**What you will do**
Restate the last part of the records below word for word, beginning at the line with "met4 | 0.0890 | 2180 | 2 | 0.032" and ending at the final line.

**Collected data entries**
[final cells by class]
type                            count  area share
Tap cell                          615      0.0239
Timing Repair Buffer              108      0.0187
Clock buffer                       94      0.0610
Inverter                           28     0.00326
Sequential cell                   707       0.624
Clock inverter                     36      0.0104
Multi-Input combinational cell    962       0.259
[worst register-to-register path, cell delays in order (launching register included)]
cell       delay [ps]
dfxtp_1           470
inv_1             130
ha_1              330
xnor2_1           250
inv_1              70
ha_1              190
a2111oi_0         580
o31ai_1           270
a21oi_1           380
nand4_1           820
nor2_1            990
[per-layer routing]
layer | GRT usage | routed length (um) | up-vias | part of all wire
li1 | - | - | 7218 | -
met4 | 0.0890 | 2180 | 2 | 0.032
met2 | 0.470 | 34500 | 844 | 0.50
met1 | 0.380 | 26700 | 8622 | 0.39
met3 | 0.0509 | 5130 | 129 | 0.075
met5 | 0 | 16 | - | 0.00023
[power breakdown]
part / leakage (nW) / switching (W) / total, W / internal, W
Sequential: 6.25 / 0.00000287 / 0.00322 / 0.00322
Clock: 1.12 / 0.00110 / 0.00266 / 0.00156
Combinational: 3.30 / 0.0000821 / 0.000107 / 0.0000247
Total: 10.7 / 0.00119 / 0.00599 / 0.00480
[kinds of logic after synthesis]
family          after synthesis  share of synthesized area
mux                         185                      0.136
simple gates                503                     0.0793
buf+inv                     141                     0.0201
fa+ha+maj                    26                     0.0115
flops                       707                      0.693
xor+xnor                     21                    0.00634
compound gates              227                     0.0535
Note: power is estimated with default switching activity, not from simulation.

**Solution to this task**
met4 | 0.0890 | 2180 | 2 | 0.032
met2 | 0.470 | 34500 | 844 | 0.50
met1 | 0.380 | 26700 | 8622 | 0.39
met3 | 0.0509 | 5130 | 129 | 0.075
met5 | 0 | 16 | - | 0.00023
[power breakdown]
part / leakage (nW) / switching (W) / total, W / internal, W
Sequential: 6.25 / 0.00000287 / 0.00322 / 0.00322
Clock: 1.12 / 0.00110 / 0.00266 / 0.00156
Combinational: 3.30 / 0.0000821 / 0.000107 / 0.0000247
Total: 10.7 / 0.00119 / 0.00599 / 0.00480
[kinds of logic after synthesis]
family          after synthesis  share of synthesized area
mux                         185                      0.136
simple gates                503                     0.0793
buf+inv                     141                     0.0201
fa+ha+maj                    26                     0.0115
flops                       707                      0.693
xor+xnor                     21                    0.00634
compound gates              227                     0.0535
Note: power is estimated with default switching activity, not from simulation.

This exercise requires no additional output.